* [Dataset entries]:
======

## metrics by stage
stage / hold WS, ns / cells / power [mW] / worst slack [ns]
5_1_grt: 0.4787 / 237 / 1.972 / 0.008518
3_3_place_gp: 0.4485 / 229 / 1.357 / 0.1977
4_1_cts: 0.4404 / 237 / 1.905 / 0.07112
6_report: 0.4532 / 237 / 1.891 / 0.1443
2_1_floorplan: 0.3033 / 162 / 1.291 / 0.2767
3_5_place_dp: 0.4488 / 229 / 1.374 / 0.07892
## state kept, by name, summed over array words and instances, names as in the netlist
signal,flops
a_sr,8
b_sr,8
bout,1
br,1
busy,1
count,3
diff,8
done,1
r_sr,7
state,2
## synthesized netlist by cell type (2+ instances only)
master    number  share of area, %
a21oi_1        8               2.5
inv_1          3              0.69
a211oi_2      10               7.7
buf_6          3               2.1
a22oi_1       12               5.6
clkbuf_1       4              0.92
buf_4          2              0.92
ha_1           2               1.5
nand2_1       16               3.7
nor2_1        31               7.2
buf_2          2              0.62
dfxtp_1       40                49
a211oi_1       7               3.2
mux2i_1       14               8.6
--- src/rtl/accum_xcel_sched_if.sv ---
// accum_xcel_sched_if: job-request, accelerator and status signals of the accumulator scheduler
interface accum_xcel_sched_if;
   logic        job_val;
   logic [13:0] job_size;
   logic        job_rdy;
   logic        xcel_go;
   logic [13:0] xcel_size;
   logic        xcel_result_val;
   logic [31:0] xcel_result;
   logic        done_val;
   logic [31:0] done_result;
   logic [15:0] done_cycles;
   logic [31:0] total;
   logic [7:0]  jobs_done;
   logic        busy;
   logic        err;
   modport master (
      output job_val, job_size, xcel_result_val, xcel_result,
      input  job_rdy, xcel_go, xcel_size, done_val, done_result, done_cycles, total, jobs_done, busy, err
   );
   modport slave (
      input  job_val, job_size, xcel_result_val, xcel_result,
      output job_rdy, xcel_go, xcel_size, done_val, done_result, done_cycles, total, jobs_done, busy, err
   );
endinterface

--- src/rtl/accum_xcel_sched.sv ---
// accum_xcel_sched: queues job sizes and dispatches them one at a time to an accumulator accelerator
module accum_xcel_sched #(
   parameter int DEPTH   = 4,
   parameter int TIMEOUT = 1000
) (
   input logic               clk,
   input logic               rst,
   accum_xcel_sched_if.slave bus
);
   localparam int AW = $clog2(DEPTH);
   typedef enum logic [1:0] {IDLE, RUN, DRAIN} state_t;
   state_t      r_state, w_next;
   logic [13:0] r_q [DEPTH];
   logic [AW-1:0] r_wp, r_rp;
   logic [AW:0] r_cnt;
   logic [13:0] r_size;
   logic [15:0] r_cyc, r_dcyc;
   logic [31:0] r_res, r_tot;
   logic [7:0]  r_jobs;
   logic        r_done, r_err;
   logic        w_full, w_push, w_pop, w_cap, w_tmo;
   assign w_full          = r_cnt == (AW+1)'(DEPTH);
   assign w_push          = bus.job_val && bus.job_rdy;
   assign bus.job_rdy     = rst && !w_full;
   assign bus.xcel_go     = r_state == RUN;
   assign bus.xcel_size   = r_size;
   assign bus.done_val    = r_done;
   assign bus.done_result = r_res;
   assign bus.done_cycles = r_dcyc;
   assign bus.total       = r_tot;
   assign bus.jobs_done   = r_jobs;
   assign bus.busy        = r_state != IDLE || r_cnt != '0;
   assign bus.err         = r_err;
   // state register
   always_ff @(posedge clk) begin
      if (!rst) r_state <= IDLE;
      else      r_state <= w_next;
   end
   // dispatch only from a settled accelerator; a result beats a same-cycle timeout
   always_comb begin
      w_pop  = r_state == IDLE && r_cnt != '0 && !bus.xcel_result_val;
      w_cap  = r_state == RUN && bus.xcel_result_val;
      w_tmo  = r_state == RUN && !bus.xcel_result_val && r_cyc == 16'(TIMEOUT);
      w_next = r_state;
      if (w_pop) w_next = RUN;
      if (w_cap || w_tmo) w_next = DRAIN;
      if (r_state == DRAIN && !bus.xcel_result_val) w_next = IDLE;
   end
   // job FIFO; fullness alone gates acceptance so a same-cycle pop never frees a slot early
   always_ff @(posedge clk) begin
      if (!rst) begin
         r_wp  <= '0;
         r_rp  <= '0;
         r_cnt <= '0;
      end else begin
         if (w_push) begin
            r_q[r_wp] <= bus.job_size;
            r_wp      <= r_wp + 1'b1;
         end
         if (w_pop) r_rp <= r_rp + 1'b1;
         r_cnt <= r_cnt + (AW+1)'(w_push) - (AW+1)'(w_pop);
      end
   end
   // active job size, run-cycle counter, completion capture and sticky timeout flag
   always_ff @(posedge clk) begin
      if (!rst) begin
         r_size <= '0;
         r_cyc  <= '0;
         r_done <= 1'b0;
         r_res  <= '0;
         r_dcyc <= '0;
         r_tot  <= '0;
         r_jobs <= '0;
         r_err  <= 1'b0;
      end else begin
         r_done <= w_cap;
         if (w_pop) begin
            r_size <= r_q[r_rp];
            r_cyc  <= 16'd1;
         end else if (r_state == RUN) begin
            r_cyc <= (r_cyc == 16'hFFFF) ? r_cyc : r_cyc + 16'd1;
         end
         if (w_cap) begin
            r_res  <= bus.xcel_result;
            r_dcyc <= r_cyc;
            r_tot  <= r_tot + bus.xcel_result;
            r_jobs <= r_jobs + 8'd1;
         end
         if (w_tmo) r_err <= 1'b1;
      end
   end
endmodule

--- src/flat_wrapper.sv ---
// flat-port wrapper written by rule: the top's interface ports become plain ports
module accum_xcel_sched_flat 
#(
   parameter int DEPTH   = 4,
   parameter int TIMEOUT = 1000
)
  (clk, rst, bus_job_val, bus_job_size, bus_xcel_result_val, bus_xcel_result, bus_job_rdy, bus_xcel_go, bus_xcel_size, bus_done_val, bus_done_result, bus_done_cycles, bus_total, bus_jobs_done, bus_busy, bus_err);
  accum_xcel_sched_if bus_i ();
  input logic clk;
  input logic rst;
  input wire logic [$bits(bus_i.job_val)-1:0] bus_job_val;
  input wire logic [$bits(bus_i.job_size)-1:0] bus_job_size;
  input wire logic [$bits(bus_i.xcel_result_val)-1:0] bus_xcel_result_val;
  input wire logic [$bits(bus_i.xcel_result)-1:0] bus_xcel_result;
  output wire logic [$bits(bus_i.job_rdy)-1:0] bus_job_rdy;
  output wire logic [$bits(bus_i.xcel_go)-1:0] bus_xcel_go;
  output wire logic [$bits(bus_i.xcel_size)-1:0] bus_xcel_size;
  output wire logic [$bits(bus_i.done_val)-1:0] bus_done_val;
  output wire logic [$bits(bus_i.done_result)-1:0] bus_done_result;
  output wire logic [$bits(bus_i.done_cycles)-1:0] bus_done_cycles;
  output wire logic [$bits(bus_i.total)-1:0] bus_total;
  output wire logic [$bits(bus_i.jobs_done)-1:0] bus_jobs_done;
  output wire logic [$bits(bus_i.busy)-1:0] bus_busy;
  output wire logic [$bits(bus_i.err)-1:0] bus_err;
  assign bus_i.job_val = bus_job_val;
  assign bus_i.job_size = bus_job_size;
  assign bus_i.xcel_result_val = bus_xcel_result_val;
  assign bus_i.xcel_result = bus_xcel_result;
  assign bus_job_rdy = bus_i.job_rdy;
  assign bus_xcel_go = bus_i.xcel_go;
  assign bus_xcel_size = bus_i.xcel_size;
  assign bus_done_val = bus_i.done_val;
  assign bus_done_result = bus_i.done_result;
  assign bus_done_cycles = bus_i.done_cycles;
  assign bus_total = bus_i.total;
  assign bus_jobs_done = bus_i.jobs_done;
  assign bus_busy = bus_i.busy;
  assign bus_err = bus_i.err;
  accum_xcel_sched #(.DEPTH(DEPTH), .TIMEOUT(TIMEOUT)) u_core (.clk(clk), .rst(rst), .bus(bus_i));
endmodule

======

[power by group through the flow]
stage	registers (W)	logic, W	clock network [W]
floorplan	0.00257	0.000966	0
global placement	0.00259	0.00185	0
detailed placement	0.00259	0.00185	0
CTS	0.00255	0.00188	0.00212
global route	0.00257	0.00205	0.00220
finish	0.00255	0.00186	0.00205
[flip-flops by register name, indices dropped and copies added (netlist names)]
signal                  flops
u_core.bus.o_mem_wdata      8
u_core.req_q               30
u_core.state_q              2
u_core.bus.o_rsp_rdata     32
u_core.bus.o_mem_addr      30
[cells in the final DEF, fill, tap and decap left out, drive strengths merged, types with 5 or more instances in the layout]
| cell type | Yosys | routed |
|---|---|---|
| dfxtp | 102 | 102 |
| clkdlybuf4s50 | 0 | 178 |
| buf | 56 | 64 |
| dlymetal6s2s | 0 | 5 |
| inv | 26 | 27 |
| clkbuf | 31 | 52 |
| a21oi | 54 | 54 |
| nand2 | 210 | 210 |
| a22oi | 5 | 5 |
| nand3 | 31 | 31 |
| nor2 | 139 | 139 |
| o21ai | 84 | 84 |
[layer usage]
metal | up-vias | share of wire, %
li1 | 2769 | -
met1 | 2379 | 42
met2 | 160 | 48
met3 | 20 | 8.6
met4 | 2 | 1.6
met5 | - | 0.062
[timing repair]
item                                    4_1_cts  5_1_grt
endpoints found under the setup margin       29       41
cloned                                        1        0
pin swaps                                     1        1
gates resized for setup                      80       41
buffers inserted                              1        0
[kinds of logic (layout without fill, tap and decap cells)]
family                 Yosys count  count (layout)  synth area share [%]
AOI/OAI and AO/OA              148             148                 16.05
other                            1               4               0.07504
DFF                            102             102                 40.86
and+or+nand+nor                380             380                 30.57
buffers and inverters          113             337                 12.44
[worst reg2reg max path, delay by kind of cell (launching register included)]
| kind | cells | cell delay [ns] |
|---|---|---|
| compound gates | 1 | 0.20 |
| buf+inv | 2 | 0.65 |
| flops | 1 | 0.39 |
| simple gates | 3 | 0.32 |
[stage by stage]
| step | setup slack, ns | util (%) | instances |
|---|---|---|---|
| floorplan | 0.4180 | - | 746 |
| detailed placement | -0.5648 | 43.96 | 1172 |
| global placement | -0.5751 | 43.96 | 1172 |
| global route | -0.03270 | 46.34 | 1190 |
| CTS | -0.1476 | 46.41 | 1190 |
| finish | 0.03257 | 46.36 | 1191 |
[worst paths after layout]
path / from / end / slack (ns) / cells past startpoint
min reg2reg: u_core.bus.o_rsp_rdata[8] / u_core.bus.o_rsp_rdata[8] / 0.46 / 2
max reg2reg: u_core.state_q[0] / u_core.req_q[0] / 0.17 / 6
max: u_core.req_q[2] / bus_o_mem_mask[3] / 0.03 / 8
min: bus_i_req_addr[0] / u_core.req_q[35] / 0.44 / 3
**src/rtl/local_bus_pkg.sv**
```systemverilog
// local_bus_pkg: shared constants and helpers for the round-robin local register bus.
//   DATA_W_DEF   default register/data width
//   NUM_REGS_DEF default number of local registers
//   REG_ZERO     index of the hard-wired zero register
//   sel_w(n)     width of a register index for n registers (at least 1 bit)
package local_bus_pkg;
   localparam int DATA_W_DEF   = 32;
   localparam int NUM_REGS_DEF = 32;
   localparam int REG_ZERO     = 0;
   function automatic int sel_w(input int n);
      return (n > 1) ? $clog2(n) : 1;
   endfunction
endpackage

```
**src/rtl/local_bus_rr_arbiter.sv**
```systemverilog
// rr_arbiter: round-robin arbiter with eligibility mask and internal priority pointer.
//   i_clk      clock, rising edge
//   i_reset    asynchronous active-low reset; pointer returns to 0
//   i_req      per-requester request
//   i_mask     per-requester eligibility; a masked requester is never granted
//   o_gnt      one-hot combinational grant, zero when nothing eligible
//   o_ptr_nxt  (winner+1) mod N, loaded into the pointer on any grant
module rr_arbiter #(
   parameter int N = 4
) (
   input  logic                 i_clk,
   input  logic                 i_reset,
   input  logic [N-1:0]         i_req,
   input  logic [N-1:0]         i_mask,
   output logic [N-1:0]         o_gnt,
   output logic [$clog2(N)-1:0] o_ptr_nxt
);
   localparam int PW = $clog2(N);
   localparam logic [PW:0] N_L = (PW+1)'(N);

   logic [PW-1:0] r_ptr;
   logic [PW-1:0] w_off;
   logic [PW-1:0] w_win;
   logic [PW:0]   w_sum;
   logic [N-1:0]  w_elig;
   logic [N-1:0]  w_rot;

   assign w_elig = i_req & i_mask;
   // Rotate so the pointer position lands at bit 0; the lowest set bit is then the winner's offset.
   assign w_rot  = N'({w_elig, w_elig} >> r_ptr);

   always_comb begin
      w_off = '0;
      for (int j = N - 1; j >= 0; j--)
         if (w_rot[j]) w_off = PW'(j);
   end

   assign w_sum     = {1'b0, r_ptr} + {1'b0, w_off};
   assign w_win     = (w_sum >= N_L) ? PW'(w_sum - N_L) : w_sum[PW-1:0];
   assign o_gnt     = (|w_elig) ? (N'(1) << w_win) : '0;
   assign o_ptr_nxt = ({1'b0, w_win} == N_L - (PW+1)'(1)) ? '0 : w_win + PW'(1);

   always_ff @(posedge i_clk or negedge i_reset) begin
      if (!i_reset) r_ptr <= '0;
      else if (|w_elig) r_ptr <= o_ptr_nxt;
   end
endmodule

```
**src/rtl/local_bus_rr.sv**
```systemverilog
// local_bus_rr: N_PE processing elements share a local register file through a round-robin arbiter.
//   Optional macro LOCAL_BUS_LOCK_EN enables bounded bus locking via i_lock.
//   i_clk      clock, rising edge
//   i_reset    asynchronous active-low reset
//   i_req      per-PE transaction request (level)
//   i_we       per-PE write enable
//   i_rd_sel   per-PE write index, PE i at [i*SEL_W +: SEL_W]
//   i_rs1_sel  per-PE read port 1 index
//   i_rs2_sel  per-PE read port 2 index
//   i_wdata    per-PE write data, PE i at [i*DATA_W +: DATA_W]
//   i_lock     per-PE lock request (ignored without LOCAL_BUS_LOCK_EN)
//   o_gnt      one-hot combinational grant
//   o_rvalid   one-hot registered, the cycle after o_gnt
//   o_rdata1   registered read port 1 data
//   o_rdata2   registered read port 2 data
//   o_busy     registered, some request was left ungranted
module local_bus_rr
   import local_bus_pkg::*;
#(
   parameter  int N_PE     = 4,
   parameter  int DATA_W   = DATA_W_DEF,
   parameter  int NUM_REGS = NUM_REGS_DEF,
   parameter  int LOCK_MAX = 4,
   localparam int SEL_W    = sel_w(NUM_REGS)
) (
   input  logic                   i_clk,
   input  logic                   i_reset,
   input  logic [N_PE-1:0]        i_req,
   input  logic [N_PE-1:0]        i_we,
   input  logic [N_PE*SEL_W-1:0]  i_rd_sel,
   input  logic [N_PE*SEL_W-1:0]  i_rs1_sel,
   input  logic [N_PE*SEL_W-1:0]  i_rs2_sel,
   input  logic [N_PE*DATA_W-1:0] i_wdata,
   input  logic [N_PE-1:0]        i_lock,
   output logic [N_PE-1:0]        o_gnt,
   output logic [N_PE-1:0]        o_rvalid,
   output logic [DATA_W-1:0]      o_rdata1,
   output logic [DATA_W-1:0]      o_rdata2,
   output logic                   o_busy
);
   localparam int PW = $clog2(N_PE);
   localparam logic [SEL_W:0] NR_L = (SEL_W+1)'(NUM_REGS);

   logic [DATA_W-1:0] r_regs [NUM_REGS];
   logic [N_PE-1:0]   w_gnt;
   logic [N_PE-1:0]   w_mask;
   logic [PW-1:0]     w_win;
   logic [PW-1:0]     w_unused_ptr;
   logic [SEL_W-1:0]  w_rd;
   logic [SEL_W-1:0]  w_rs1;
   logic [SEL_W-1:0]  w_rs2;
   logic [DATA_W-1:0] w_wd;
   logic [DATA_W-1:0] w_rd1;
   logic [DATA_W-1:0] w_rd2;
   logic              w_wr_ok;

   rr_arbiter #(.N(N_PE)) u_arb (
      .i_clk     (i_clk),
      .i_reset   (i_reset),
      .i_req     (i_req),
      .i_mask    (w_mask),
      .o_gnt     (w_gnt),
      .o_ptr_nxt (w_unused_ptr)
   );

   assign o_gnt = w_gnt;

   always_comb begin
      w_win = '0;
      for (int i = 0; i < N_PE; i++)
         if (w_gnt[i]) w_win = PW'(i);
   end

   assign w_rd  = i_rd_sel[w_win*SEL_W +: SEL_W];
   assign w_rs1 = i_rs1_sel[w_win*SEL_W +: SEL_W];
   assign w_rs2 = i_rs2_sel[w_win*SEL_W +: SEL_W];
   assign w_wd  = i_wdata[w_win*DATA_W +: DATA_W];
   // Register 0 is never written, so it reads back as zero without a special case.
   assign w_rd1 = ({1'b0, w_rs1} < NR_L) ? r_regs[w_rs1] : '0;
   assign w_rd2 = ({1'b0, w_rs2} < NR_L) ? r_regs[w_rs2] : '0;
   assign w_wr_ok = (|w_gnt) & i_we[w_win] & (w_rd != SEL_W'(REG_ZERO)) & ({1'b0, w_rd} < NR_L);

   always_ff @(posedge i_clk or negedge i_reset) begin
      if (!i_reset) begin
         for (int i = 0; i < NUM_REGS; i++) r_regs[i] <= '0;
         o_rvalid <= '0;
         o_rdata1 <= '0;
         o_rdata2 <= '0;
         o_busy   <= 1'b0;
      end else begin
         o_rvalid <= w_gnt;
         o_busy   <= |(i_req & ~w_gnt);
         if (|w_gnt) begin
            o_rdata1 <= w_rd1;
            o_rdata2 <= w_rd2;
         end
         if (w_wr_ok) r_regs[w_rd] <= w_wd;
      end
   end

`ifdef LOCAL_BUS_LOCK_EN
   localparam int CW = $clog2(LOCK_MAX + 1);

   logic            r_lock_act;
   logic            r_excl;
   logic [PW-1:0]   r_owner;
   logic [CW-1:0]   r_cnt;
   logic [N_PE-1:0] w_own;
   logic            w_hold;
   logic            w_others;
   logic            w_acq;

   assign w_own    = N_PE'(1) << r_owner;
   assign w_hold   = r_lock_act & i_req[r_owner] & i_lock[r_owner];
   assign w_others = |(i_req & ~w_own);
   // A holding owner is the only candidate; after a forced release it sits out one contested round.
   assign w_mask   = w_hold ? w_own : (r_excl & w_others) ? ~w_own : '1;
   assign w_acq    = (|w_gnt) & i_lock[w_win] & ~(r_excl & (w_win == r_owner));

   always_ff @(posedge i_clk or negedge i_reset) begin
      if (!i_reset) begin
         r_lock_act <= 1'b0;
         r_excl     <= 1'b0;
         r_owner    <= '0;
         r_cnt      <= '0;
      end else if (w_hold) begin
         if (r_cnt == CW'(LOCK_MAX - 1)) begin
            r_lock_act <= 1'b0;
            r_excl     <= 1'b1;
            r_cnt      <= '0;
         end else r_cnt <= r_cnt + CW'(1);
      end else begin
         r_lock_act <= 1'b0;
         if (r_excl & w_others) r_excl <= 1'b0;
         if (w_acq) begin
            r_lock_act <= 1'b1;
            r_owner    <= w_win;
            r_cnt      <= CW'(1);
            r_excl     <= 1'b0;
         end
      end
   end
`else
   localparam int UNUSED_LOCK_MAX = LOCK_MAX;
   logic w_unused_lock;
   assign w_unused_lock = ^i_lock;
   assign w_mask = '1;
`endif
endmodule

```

======

* [What is needed]: Search the records for the string "names", and copy every line that holds it.

* [Answer for the task]:
## state kept, by name, summed over array words and instances, names as in the netlist
[flip-flops by register name, indices dropped and copies added (netlist names)]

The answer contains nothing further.